• _Task statement_: Nothing but the lines from the one containing "- wire length came out lower by about 12%" through the one containing "- clock period: 3.1", both included, should be given again, each exactly as written below.

(Records from a data collection)
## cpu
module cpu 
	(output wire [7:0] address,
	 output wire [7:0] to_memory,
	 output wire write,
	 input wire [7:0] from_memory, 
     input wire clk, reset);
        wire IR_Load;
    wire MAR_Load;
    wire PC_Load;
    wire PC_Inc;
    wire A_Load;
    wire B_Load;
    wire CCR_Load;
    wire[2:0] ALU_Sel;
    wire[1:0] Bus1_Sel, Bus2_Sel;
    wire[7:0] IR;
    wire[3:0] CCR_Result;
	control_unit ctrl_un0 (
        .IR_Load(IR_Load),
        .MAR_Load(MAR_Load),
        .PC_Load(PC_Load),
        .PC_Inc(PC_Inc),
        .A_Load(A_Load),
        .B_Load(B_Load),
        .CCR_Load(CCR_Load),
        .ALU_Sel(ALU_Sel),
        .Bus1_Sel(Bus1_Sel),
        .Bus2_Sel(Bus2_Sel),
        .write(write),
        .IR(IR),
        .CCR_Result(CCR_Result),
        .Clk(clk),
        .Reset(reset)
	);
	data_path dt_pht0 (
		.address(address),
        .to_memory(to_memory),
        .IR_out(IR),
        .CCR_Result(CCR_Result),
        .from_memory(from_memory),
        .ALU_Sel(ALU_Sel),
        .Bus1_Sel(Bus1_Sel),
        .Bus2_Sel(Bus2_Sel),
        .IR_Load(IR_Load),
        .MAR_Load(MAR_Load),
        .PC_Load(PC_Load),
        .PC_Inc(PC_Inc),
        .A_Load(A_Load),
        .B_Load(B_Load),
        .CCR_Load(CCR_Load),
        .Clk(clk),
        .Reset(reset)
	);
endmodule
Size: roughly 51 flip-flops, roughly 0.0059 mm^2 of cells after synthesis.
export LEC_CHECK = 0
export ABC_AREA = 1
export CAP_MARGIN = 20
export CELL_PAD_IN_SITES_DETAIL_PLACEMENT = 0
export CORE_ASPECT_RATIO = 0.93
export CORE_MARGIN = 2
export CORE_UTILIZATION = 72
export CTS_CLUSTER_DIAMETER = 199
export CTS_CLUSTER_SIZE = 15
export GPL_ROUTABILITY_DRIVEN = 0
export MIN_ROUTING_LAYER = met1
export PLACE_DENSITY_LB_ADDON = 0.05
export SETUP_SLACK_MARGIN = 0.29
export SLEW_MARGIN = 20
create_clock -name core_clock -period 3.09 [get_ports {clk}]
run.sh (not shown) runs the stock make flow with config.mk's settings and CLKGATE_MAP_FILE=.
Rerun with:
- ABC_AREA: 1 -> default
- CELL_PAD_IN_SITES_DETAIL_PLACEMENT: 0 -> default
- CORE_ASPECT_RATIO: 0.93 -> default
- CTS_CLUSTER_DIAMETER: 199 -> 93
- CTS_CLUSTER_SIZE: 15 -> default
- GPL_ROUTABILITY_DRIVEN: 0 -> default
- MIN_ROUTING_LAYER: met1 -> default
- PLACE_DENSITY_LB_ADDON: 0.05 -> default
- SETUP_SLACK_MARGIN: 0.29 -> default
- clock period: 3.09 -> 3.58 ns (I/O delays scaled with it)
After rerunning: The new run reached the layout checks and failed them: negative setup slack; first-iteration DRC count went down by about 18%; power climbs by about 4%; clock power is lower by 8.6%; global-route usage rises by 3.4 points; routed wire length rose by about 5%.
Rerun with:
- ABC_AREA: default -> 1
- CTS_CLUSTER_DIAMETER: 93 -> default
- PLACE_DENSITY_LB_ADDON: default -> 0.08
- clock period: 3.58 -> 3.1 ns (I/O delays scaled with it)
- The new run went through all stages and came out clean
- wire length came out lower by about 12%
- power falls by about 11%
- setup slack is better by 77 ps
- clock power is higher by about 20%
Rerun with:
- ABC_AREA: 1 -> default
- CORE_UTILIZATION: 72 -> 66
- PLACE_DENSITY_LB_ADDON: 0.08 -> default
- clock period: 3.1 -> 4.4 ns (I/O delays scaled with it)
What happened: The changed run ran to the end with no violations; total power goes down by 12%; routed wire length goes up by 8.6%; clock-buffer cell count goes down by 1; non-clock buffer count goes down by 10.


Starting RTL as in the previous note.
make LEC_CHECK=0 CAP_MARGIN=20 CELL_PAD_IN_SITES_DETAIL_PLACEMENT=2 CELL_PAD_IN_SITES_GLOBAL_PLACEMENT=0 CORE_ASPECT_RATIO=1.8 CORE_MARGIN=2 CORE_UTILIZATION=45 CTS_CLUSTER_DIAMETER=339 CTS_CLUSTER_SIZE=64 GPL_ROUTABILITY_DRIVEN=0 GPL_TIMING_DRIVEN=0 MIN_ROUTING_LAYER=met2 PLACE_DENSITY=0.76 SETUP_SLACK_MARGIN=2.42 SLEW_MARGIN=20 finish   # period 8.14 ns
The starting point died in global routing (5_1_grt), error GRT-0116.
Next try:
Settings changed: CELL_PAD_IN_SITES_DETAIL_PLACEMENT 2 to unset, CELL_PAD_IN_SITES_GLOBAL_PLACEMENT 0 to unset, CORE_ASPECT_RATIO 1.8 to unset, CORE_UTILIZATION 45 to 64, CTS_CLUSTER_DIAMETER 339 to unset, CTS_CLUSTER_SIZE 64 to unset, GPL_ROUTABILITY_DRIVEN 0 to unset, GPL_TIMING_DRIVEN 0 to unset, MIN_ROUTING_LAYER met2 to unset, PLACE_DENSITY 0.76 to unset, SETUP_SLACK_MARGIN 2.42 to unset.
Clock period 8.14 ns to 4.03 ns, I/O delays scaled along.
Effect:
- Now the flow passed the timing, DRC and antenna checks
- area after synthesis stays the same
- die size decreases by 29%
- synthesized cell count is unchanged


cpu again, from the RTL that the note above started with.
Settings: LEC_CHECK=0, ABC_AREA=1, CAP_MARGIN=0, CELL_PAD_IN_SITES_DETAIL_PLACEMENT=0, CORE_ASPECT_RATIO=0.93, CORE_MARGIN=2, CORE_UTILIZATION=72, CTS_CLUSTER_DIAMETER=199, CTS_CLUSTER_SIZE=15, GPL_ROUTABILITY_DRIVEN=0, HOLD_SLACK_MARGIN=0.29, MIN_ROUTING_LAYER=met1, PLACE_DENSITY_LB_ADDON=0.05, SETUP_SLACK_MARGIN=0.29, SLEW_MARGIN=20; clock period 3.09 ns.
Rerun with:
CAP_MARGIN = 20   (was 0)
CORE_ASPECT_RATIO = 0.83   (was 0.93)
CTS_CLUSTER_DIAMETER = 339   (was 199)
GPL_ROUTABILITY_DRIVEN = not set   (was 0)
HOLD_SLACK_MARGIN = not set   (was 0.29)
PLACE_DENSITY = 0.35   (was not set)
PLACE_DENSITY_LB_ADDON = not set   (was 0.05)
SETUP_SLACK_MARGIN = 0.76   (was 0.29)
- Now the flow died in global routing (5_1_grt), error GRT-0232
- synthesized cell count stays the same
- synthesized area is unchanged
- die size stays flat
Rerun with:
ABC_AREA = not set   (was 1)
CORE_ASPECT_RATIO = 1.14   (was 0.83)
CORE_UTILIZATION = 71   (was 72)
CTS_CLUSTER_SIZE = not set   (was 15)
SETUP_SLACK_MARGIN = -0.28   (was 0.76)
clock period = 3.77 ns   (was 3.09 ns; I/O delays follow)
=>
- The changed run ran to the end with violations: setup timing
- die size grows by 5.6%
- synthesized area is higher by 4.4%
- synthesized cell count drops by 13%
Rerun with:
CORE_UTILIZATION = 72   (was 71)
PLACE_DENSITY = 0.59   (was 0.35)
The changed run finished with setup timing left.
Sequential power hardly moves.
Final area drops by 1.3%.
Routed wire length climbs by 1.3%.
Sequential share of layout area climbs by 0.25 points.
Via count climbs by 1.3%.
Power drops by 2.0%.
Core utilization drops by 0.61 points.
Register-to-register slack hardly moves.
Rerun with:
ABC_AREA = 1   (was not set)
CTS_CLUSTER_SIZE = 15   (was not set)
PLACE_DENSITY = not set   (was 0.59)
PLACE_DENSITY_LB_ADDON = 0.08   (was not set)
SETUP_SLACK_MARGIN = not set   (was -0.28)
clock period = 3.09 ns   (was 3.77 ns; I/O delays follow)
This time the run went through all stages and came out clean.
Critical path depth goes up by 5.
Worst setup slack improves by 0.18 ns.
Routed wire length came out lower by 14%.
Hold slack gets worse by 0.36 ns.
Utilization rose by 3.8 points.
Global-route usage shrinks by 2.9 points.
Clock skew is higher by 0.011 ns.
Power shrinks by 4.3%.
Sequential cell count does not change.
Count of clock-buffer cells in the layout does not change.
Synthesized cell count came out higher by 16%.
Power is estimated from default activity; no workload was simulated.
--
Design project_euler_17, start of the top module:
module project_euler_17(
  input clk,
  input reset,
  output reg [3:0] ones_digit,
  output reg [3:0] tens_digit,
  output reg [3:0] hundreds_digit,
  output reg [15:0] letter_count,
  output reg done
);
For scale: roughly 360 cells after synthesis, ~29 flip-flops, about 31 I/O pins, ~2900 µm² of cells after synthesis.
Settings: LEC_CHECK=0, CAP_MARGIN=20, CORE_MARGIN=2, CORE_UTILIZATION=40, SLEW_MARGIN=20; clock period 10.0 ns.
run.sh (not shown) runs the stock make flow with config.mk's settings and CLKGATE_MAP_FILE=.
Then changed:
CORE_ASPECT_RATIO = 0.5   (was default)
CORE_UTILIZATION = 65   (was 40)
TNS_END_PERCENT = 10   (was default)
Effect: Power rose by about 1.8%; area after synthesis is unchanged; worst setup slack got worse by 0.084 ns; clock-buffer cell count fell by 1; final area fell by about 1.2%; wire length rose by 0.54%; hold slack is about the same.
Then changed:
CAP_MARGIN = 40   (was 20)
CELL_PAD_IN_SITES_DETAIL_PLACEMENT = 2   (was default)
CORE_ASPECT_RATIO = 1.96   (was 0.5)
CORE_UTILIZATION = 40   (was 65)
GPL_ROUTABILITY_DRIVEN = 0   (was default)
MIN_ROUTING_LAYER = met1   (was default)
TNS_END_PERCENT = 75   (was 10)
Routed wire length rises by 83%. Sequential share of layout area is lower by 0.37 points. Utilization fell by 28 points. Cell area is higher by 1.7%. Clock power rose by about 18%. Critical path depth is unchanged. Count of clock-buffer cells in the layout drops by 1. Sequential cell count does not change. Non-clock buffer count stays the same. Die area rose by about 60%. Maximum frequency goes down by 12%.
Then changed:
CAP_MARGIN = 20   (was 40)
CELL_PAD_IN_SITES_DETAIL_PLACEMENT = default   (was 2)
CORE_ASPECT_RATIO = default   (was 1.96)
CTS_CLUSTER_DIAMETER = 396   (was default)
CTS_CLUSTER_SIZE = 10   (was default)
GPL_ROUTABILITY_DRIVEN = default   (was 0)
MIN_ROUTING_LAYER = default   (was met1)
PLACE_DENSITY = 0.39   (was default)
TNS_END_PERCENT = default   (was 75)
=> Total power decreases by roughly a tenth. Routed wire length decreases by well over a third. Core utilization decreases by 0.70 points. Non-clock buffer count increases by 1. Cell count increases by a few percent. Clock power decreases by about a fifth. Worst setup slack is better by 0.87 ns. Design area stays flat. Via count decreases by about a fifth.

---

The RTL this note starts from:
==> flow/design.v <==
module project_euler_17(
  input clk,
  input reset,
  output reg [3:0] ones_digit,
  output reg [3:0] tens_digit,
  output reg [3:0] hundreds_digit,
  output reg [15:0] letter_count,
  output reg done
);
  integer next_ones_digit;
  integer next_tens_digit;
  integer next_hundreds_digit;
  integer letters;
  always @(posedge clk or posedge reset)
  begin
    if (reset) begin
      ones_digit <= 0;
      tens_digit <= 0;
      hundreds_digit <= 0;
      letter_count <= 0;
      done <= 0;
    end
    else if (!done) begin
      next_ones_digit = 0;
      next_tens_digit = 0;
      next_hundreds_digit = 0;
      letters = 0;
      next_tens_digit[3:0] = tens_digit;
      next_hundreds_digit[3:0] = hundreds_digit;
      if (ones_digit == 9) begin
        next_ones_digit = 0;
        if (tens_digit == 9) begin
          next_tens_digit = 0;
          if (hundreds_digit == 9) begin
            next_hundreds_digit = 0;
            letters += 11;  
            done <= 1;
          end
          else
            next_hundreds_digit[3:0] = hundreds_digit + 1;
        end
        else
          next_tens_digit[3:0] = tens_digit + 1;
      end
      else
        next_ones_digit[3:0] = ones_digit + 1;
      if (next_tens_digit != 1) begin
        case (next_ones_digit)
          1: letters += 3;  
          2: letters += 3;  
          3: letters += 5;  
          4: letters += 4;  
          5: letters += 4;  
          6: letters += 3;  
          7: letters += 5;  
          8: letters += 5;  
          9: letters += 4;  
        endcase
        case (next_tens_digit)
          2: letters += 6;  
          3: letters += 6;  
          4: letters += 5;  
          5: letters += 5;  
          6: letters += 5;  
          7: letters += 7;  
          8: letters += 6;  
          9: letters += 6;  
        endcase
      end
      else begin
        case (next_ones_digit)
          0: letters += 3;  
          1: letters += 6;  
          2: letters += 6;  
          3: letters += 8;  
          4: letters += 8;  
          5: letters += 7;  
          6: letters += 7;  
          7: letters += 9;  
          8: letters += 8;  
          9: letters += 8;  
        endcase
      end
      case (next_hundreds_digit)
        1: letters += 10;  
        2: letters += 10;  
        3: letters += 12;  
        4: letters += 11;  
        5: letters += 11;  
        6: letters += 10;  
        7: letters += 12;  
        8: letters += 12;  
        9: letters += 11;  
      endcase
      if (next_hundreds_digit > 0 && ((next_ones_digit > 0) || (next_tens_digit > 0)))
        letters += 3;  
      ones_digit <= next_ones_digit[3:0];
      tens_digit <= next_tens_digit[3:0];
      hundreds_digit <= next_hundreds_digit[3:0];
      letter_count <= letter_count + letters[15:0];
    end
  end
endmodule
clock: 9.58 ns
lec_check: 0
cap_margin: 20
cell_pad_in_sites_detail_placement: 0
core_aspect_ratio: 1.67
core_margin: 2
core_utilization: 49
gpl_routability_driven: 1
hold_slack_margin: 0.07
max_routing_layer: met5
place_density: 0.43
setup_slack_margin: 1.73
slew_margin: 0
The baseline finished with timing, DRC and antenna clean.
---
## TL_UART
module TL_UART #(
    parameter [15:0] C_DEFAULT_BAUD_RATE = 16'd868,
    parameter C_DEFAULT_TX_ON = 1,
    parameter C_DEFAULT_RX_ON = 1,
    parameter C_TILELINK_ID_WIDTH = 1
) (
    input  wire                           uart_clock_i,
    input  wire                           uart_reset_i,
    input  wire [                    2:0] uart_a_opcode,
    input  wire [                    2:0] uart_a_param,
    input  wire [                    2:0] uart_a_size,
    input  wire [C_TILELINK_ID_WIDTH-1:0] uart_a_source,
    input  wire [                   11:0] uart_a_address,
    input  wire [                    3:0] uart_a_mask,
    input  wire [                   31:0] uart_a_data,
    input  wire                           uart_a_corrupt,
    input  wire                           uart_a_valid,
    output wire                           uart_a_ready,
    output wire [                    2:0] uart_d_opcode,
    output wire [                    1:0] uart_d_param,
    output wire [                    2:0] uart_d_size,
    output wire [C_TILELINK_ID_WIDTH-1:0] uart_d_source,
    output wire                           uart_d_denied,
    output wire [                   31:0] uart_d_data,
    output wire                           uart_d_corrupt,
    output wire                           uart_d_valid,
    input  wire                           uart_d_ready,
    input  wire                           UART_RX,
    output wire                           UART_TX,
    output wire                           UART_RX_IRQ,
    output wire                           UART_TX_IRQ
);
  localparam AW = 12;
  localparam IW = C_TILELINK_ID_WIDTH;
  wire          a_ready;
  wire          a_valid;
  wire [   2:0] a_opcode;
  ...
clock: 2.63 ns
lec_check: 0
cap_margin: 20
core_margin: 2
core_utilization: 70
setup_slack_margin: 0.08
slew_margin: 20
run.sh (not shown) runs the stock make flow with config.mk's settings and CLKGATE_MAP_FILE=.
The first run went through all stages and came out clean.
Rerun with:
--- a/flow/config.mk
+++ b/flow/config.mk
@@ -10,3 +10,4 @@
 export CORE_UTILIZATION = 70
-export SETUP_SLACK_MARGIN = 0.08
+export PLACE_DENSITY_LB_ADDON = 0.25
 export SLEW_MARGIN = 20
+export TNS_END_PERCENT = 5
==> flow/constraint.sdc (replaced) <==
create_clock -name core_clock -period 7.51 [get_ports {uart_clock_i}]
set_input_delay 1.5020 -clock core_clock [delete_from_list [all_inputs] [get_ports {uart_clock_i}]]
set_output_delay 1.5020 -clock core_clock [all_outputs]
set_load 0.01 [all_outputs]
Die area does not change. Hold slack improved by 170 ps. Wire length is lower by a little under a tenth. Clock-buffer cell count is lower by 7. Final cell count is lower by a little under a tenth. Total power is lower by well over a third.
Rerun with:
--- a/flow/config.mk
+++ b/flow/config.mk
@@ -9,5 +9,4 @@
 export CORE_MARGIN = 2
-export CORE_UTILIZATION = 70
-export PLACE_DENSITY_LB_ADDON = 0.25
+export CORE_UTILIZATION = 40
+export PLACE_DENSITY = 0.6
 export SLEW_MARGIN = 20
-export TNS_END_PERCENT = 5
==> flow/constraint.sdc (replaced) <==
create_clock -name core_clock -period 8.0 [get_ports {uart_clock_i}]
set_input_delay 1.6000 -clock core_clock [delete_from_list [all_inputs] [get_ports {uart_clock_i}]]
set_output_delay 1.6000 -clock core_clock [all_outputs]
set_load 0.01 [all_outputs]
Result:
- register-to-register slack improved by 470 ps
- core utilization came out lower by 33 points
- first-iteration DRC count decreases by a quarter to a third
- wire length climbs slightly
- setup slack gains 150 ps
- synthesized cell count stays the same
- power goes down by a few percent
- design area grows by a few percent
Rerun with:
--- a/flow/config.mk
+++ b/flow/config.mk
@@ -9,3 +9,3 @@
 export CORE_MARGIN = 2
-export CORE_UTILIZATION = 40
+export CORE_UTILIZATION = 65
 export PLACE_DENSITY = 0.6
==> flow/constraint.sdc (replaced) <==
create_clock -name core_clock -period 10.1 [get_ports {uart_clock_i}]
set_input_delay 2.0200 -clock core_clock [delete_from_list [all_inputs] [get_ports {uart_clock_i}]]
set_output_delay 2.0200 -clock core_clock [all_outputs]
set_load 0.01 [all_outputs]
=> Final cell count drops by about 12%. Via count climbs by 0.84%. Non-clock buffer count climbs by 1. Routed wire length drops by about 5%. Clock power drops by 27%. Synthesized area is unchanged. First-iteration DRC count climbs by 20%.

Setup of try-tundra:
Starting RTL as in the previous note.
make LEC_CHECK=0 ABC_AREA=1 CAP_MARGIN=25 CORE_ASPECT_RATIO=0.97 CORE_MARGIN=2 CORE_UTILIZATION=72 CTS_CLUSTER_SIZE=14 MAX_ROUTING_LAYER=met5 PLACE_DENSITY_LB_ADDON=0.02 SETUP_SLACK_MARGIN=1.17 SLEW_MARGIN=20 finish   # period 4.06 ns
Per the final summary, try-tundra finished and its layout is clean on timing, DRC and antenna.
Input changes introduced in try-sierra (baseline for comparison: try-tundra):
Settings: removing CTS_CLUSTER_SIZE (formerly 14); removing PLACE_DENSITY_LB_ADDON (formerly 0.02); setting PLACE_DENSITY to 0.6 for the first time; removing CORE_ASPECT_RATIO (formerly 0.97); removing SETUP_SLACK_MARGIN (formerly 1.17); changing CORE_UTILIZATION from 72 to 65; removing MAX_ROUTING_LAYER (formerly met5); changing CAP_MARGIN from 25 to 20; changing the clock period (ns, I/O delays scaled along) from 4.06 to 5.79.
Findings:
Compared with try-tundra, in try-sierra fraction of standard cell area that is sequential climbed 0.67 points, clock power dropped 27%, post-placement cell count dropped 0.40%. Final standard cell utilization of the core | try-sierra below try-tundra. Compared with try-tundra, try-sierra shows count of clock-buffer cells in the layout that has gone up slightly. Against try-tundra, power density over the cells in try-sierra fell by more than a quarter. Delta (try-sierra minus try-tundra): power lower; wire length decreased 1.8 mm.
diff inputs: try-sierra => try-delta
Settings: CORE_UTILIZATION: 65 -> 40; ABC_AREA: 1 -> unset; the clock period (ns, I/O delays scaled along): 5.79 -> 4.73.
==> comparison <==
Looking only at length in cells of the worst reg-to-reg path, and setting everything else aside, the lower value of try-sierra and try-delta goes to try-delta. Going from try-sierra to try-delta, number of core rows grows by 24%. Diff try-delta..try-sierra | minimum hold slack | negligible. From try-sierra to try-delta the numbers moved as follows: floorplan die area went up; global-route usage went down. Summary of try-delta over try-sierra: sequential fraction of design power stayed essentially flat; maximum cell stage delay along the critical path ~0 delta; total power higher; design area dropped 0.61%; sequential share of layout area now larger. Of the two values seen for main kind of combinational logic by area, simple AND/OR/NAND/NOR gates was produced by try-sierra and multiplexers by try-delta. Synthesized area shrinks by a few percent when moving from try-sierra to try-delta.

• _Response_:
- wire length came out lower by about 12%
- power falls by about 11%
- setup slack is better by 77 ps
- clock power is higher by about 20%
Rerun with:
- ABC_AREA: 1 -> default
- CORE_UTILIZATION: 72 -> 66
- PLACE_DENSITY_LB_ADDON: 0.08 -> default
- clock period: 3.1 -> 4.4 ns (I/O delays scaled with it)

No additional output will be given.